May 31, 2018 / 11:23 AM / in 6 months

Kenyan solar energy firm signs 40 MW power deal with state-run utility

A woman walks her child to school past high voltage electrical pylons on the outskirts of Kenya's capital Nairobi, March 14, 2011. REUTERS/Thomas Mukoya/File Photo

NAIROBI (Reuters) - A private Kenyan power firm has signed a 20-year deal to sell 40 megawatts it will generate from a solar plant it is building to the East African nation’s state-run distributor, its chief executive said.

Kenergy Renewables signed the agreement to sell the electricity to Kenya Power at $0.08 per kilowatt hour, Khilna Dodhia said in an interview on Thursday.

The company requires a letter of support from the government which will provide clarity on when the plant will become operational, she told Reuters.

“Once you secure a PPA (power purchase agreement) that’s a sign you are on your way. But lenders require a letter of support from government to green light funding,” she said.

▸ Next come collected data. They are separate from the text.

## src/rtl/count_mon_pkg.sv

```systemverilog
// Shared types and helpers for the count reach monitor.
package count_mon_pkg;

    typedef enum logic [1:0] {
        IDLE,
        WAIT,
        PASS,
        FAIL
    } mon_state_t;

    // A step is legal when the count holds or advances by one, wrapping at 2**width.
    function automatic logic step_legal(input logic [31:0] prev,
                                        input logic [31:0] cur,
                                        input int unsigned width);
        logic [31:0] mask;
        logic [31:0] next_val;
        mask     = (width >= 32) ? 32'hFFFF_FFFF : ((32'd1 << width) - 32'd1);
        next_val = (prev + 32'd1) & mask;
        return ((cur & mask) == (prev & mask)) || ((cur & mask) == next_val);
    endfunction

endpackage

```

## src/rtl/count_step_checker.sv

```systemverilog
// Tracks the previous count and pulses step_bad for any step that is neither a hold nor +1.
module count_step_checker
    import count_mon_pkg::*;
#(
    parameter int CW = 4
) (
    input  logic          clk,
    input  logic          reset_n,
    input  logic [CW-1:0] count,
    input  logic          load,
    input  logic          en,
    output logic          step_bad
);

    logic [CW-1:0] prev_count;

    always_ff @(posedge clk or negedge reset_n) begin
        if (!reset_n) begin
            prev_count <= '0;
        end else if (load || en) begin
            prev_count <= count;
        end
    end

    assign step_bad = en && !step_legal(32'(prev_count), 32'(count), CW);

endmodule

```

## src/rtl/count_reach_monitor.sv

```systemverilog
// Run-time monitor: the count must reach TARGET within MAX_CYCLES edges of arming.
//   state | meaning
//   IDLE  | reset held; leaves unconditionally on the first edge after release
//   WAIT  | window open, elapsed counts edges since arming
//   PASS  | TARGET seen inside the window; holds until start
//   FAIL  | window expired without TARGET; holds until start
module count_reach_monitor
    import count_mon_pkg::*;
#(
    parameter int            CW         = 4,
    parameter logic [CW-1:0] TARGET     = 4'hA,
    parameter int            MAX_CYCLES = 10,
    parameter int            EW         = $clog2(MAX_CYCLES + 1)
) (
    input  logic          clk,
    input  logic          reset_n,
    input  logic [CW-1:0] count,
    input  logic          start,
    output logic          busy,
    output logic          pass,
    output logic          fail,
    output logic          done,
    output logic [EW-1:0] hit_cycle,
    output logic          step_err
);

    localparam logic [EW-1:0] MAX_E = EW'(MAX_CYCLES);

    mon_state_t    state, state_nxt;
    logic [EW-1:0] elapsed, elapsed_nxt;
    logic [EW-1:0] hit_nxt;
    logic [EW-1:0] k;
    logic          pass_nxt, fail_nxt, step_err_nxt;
    logic          load;
    logic          step_bad;

    count_step_checker #(.CW(CW)) u_step (
        .clk      (clk),
        .reset_n  (reset_n),
        .count    (count),
        .load     (load),
        .en       (busy),
        .step_bad (step_bad)
    );

    always_ff @(posedge clk or negedge reset_n) begin
        if (!reset_n) begin
            state     <= IDLE;
            elapsed   <= '0;
            pass      <= 1'b0;
            fail      <= 1'b0;
            hit_cycle <= '0;
            step_err  <= 1'b0;
        end else begin
            state     <= state_nxt;
            elapsed   <= elapsed_nxt;
            pass      <= pass_nxt;
            fail      <= fail_nxt;
            hit_cycle <= hit_nxt;
            step_err  <= step_err_nxt;
        end
    end

    always_comb begin
        state_nxt    = state;
        elapsed_nxt  = elapsed;
        pass_nxt     = pass;
        fail_nxt     = fail;
        hit_nxt      = hit_cycle;
        step_err_nxt = step_err;
        load         = 1'b0;
        k            = (elapsed == MAX_E) ? MAX_E : elapsed + 1'b1;

        case (state)
            IDLE: begin
                load        = 1'b1;
                state_nxt   = WAIT;
                elapsed_nxt = '0;
            end
            WAIT: begin
                elapsed_nxt = k;
                if (step_bad) begin
                    step_err_nxt = 1'b1;
                end
                // A match on the expiry edge still counts as a pass.
                if (count == TARGET) begin
                    state_nxt = PASS;
                    pass_nxt  = 1'b1;
                    hit_nxt   = k;
                end else if (k == MAX_E) begin
                    state_nxt = FAIL;
                    fail_nxt  = 1'b1;
                end
            end
            PASS, FAIL: begin
                if (start) begin
                    load         = 1'b1;
                    state_nxt    = WAIT;
                    elapsed_nxt  = '0;
                    pass_nxt     = 1'b0;
                    fail_nxt     = 1'b0;
                    hit_nxt      = '0;
                    step_err_nxt = 1'b0;
                end
            end
            default: state_nxt = IDLE;
        endcase
    end

    assign busy = (state == WAIT);
    assign done = pass | fail;

endmodule
```

## config.mk

```make
export PLATFORM = sky130hd
export DESIGN_NAME = count_reach_monitor
export DESIGN_NICKNAME = d
export VERILOG_FILES = /design/src/rtl/count_mon_pkg.sv /design/src/rtl/count_step_checker.sv /design/src/rtl/count_reach_monitor.sv
export SDC_FILE = /design/constraint.sdc
export NUM_CORES = 1
export LEC_CHECK = 0
export CAP_MARGIN = 20
export CORE_ASPECT_RATIO = 0.9
export CORE_MARGIN = 1
export CORE_UTILIZATION = 40
export CTS_BUF_LIST = sky130_fd_sc_hd__clkbuf_2
export DETAILED_ROUTE_END_ITERATION = 6
export PLACE_DENSITY = 0.71
export SYNTH_ARGS = -nofsm -noshare
export SYNTH_HDL_FRONTEND = slang
export SYNTH_SLANG_ARGS = --single-unit
```

## constraint.sdc

```tcl
create_clock -name clk -period 2.6 [get_ports clk]
set_input_delay 0.52 -clock clk [delete_from_list [all_inputs] [get_ports clk]]
set_output_delay 0.52 -clock clk [all_outputs]
set_load 0.005 [all_outputs]
```

# Word level (Yosys, flattened, before mapping)
# Index checks and enable logic that the tools add are counted.
[op_classes] n_addsub=2 eq_ne=14 n_mux=19 bitwise=1 reduce_logical=11
[ops] operator="== test 4 bit, second input constant" n=3
[ops] operator="2-to-1 mux 4 bit" n=3
[ops] operator="one-hot mux 4 bit (3 select lines)" n=1
[ops] operator="!= test 2 bit, second input constant" n=5
[ops] operator="adder 4 x 1 -> 4 bit, second input constant" n=2
[ops] operator="== test 4 bit" n=2
[ops] operator="one-hot mux 1 bit (2 select lines)" n=4
[ops] operator="one-hot mux 4 bit (2 select lines)" n=1
[ops] operator="2-to-1 mux 1 bit" n=6
[ops] operator="2-to-1 mux 2 bit" n=3
[ops] operator="one-hot mux 2 bit (3 select lines)" n=1
[ops] operator="AND reduction 3 bit" n=2
[ops] operator="== test 2 bit, second input constant" n=2
[ops] operator="AND reduction 4 bit" n=1
[ops] operator="!= test 3 bit, second input constant" n=1
[ops] operator="== test 2 x 1 -> 1 bit, second input constant" n=1
[ops] operator="logical NOT 2 bit" n=1
[ops] operator="logical OR 1 bit" n=2
[ops] operator="AND reduction 2 bit" n=1
[ops] operator="nonzero test 2 bit" n=1
[ops] operator="OR reduction 2 bit" n=1
[ops] operator="logical AND 1 bit" n=1
[ops] operator="logical NOT 1 bit" n=1
[ops] operator="bitwise OR 1 bit" n=1
[totals] inputBits=7 word_cells=54 output_inout_bits=9 ff_bits=17

# Depth between registers and ports, before layout
# Gate-level depths: netlist of the first run.
[depth] word_depth=7 depth_mapped=6 mapped_depth_nobuf=6

# Hierarchy
# From an unflattened synthesis of the first run, not the netlist that was laid out.
[hier_totals] hier_cells=81 hier_area_um2=883.3
[modules_own_cells] module="count_reach_monitor" seq_area_each_um2=325.3 n_inst=1 area_each_um2=638.1 cells_per_inst=61
[modules_own_cells] module="count_step_checker" seq_area_each_um2=100.1 n_inst=1 area_each_um2=245.2 cells_per_inst=20

# Worst setup path before layout of the first run
# Ideal clock, no wire load.
[synth_path] kind="input to register" startpoint="input count[3]" endpoint="register step_err" slack_ns=1.087 setup_time_ns=0.139 arrival_ns=1.374 path_stages=4 path_buffers=0 cell_sequence="xor2_1 or4_4 a22oi_2 a41oi_1"
[synth_via] elab_chain_len=6
[synth_lines] element="from (decl)" line="count_reach_monitor.sv:17" rtl="input logic [CW-1:0] count,"
[synth_lines] element="== test 4 bit" line="count_mon_pkg.sv:19" rtl="return ((cur & mask) == (prev & mask)) || ((cur & mask) == next_val);"
[synth_lines] element="logical OR 1 bit *" line="count_mon_pkg.sv:19"
[synth_lines] element="logical NOT 1 bit *" line="count_step_checker.sv:25" rtl="assign step_bad = en && !step_legal(32'(prev_count), 32'(count), CW);"
[synth_lines] element="logical AND 1 bit *" line="count_step_checker.sv:25"
[synth_lines] element="!= test 2 bit (no line) *"
[synth_lines] element="AND reduction 3 bit (no line) *"
[synth_lines] element="to (signal assigned)" line="count_reach_monitor.sv:60" rtl="step_err <= step_err_nxt;"
[synth_lines] element="to (decl)" line="count_reach_monitor.sv:24" rtl="output logic step_err"
# Mark *: on every way between the ends. The rest lies on a longest branch, timed or not.
# A chain may end at the register's enable or synchronous reset.

# Worst setup path after layout of the first run
[layout_path] startpoint="register state[1]" endpoint="output busy"
[layout_via] elab_chain_len=1
[layout_lines] element="from (decl)" line="count_reach_monitor.sv:29" rtl="mon_state_t state, state_nxt;"
[layout_lines] element="from (signal assigned)" line="count_reach_monitor.sv:55" rtl="state <= state_nxt;"
[layout_lines] element="== test 2 x 1 -> 1 bit" line="count_reach_monitor.sv:110" rtl="assign busy = (state == WAIT);"
[layout_lines] element="to (decl)" line="count_reach_monitor.sv:19" rtl="output logic busy,"
# No other way between the ends.
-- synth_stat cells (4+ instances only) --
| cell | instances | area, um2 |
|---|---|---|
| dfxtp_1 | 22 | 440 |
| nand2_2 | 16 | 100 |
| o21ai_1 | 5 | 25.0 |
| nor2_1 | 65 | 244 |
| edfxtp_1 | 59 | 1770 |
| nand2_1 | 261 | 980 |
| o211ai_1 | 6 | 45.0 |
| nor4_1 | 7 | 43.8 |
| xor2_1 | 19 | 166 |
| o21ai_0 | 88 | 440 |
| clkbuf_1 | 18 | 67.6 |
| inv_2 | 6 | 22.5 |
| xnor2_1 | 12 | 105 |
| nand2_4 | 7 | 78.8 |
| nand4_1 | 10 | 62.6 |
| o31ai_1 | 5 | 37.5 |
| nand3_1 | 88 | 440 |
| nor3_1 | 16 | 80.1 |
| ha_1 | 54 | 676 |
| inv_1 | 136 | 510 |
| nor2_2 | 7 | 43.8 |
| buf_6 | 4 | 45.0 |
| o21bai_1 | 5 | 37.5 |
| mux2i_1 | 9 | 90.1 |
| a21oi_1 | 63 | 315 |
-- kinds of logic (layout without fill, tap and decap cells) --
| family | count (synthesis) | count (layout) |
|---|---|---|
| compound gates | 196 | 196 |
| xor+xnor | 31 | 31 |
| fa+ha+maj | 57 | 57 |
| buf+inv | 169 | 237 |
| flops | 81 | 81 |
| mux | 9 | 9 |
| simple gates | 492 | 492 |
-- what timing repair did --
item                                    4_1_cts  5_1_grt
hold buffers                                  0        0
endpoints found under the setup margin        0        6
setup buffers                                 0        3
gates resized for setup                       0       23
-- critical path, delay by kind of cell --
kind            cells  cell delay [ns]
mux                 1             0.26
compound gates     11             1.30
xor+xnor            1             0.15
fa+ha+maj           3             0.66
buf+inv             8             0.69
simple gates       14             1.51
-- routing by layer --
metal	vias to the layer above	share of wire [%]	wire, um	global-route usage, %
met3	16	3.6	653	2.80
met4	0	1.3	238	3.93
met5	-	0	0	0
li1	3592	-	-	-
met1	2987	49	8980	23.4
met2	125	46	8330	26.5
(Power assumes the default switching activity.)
==> src/rtl/gpio_config_loader.sv <==
// Serial GPIO configuration loader: MSB-first shift chain, a commit that is only
// accepted once a full word has been shifted in, and restore-to-defaults.
module gpio_config_loader #(
    parameter int CFG_WIDTH = 10
) (
    input  logic                 clock,
    input  logic                 reset,
    gpio_config_loader_if.slave  bus
);
    localparam int CW = $clog2(CFG_WIDTH + 1);
    localparam logic [CW-1:0] CNT_LAST = CW'(CFG_WIDTH - 1);

    typedef enum logic [1:0] {IDLE, SHIFTING, ARMED} state_t;

    state_t               state;
    logic [CW-1:0]        cnt;
    logic [CFG_WIDTH-1:0] sr;
    logic [CFG_WIDTH-1:0] gpio_config;
    logic                 load_done;
    logic                 load_error;
    logic                 busy;

    // state mirrors cnt: IDLE at 0, ARMED once cnt has saturated at CFG_WIDTH
    always_ff @(posedge clock) begin
        if (reset) begin
            state       <= IDLE;
            cnt         <= '0;
            sr          <= bus.gpio_defaults;
            gpio_config <= bus.gpio_defaults;
            load_done   <= 1'b0;
            load_error  <= 1'b0;
            busy        <= 1'b0;
        end else begin
            load_done  <= 1'b0;
            load_error <= 1'b0;
            if (bus.restore) begin
                state       <= IDLE;
                cnt         <= '0;
                sr          <= bus.gpio_defaults;
                gpio_config <= bus.gpio_defaults;
                busy        <= 1'b0;
            end else if (bus.load) begin
                state <= IDLE;
                cnt   <= '0;
                busy  <= 1'b0;
                if (state == ARMED) begin
                    gpio_config <= sr;
                    load_done   <= 1'b1;
                end else begin
                    load_error  <= 1'b1;
                end
            end else if (bus.shift_valid) begin
                sr <= {sr[CFG_WIDTH-2:0], bus.shift_data};
                // once armed the counter holds; the chain keeps passing data through
                if (state != ARMED) begin
                    cnt   <= cnt + 1'b1;
                    busy  <= 1'b1;
                    state <= (cnt == CNT_LAST) ? ARMED : SHIFTING;
                end
            end
        end
    end

    assign bus.shift_data_out = sr[CFG_WIDTH-1];
    assign bus.gpio_config    = gpio_config;
    assign bus.load_done      = load_done;
    assign bus.load_error     = load_error;
    assign bus.busy           = busy;
endmodule

==> src/flat_wrapper.sv <==
// flat-port wrapper written by rule: the top's interface ports become plain ports
module gpio_config_loader_flat 
#(
    parameter int CFG_WIDTH = 10
)
  (clock, reset, bus_gpio_defaults, bus_shift_valid, bus_shift_data, bus_load, bus_restore, bus_shift_data_out, bus_gpio_config, bus_load_done, bus_load_error, bus_busy);
  gpio_config_loader_if #(.CFG_WIDTH(CFG_WIDTH)) bus_i ();
  input  logic clock;
  input  logic reset;
  input wire logic [$bits(bus_i.gpio_defaults)-1:0] bus_gpio_defaults;
  input wire logic [$bits(bus_i.shift_valid)-1:0] bus_shift_valid;
  input wire logic [$bits(bus_i.shift_data)-1:0] bus_shift_data;
  input wire logic [$bits(bus_i.load)-1:0] bus_load;
  input wire logic [$bits(bus_i.restore)-1:0] bus_restore;
  output wire logic [$bits(bus_i.shift_data_out)-1:0] bus_shift_data_out;
  output wire logic [$bits(bus_i.gpio_config)-1:0] bus_gpio_config;
  output wire logic [$bits(bus_i.load_done)-1:0] bus_load_done;
  output wire logic [$bits(bus_i.load_error)-1:0] bus_load_error;
  output wire logic [$bits(bus_i.busy)-1:0] bus_busy;
  assign bus_i.gpio_defaults = bus_gpio_defaults;
  assign bus_i.shift_valid = bus_shift_valid;
  assign bus_i.shift_data = bus_shift_data;
  assign bus_i.load = bus_load;
  assign bus_i.restore = bus_restore;
  assign bus_shift_data_out = bus_i.shift_data_out;
  assign bus_gpio_config = bus_i.gpio_config;
  assign bus_load_done = bus_i.load_done;
  assign bus_load_error = bus_i.load_error;
  assign bus_busy = bus_i.busy;
  gpio_config_loader #(.CFG_WIDTH(CFG_WIDTH)) u_core (.clock(clock), .reset(reset), .bus(bus_i));
endmodule
==> config.mk <==
export PLATFORM = sky130hd
export DESIGN_NAME = gpio_config_loader_flat
export DESIGN_NICKNAME = d
export VERILOG_FILES = /design/src/rtl/gpio_config_loader_if.sv /design/src/rtl/gpio_config_loader.sv /design/src/flat_wrapper.sv
export SDC_FILE = /design/constraint.sdc
export NUM_CORES = 1
export LEC_CHECK = 0
export BUFFER_PORTS_ARGS = -buffer_cell sky130_fd_sc_hd__buf_2
export CAP_MARGIN = 20
export CORE_MARGIN = 4
export CORE_UTILIZATION = 46
export DETAILED_ROUTE_END_ITERATION = 10
export GPL_ROUTABILITY_DRIVEN = 0
export HOLD_SLACK_MARGIN = 0.05
export PLACE_DENSITY_LB_ADDON = 0.25
export SYNTH_ARGS = -nofsm -noshare
export SYNTH_HDL_FRONTEND = slang
export SYNTH_SLANG_ARGS = --single-unit
==> constraint.sdc <==
create_clock -name clock -period 1.3 [get_ports clock]
set_input_delay 0 -clock clock [delete_from_list [all_inputs] [get_ports clock]]
set_output_delay 0 -clock clock [all_outputs]
set_load 0.005 [all_outputs]
[config.mk]
export PLATFORM = sky130hd
export DESIGN_NAME = custom_axi_ip_sched
export DESIGN_NICKNAME = d
export VERILOG_FILES = /design/src/rtl/custom_axi_ip_pkg.sv /design/src/rtl/custom_axi_ip_rr_arb.sv /design/src/rtl/custom_axi_ip_sched.sv
export SDC_FILE = /design/constraint.sdc
export NUM_CORES = 1
export LEC_CHECK = 0
export CORE_ASPECT_RATIO = 0.9
export CORE_MARGIN = 8
export CORE_UTILIZATION = 29
export DETAILED_ROUTE_END_ITERATION = 8
export PLACE_DENSITY_LB_ADDON = 0.25
export SLEW_MARGIN = 5
export SYNTH_ARGS = -nofsm -noshare
export SYNTH_HDL_FRONTEND = slang
export SYNTH_HIERARCHICAL = 1
export SYNTH_SLANG_ARGS = --single-unit
[constraint.sdc]
create_clock -name clk_i -period 3.29 [get_ports clk_i]
set_input_delay 0.4935 -clock clk_i [delete_from_list [all_inputs] [get_ports clk_i]]
set_output_delay 0.4935 -clock clk_i [all_outputs]
set_load 0.01 [all_outputs]
[src/rtl/custom_axi_ip_pkg.sv]
// custom_axi_ip_pkg: shared types for the custom_axi_ip engine and its request scheduler.
//   status_e      - engine status reported on status_out
//   sched_state_e - scheduler FSM states
package custom_axi_ip_pkg;

    typedef enum logic [1:0] {
        IDLE  = 2'd0,
        BUSY  = 2'd1,
        DONE  = 2'd2,
        ERROR = 2'd3
    } status_e;

    typedef enum logic [2:0] {
        S_IDLE,
        S_ISSUE,
        S_WAIT,
        S_COLLECT,
        S_RESP
    } sched_state_e;

endpackage

[src/rtl/custom_axi_ip_rr_arb.sv]
// custom_axi_ip_rr_arb: combinational round-robin arbiter.
//   req_i        - request vector
//   last_grant_i - index granted last; priority starts just above it and wraps
//   gnt_o        - one-hot grant (all zero when no request)
//   idx_o        - index of the granted requester
module custom_axi_ip_rr_arb
    import custom_axi_ip_pkg::*;
#(
    parameter int NUM_REQ = 4,
    parameter int IW      = $clog2(NUM_REQ)
) (
    input  logic [NUM_REQ-1:0] req_i,
    input  logic [IW-1:0]      last_grant_i,
    output logic [NUM_REQ-1:0] gnt_o,
    output logic [IW-1:0]      idx_o
);

    // Walk from lowest to highest priority so the highest-priority
    // requester is the last one written and therefore wins.
    always_comb begin
        logic [IW-1:0] j;
        gnt_o = '0;
        idx_o = '0;
        j     = '0;
        for (int i = NUM_REQ; i >= 1; i--) begin
            j = IW'((int'(last_grant_i) + i) % NUM_REQ);
            if (req_i[j]) begin
                idx_o = j;
                gnt_o = NUM_REQ'(1) << j;
            end
        end
    end

endmodule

Dodhia did not say what the total cost of the project would be, but said they typically cost $60 to $70 million.

Kenergy has already invested more than $2 million in the early stages of development for the Rumuruti project in Laikipia County in northern Kenya, Dodhia said.

Kenya has an installed generating capacity of 2,370 MW and peak demand of about 1,770 MW. It relies heavily on renewables such as geothermal and hydro power.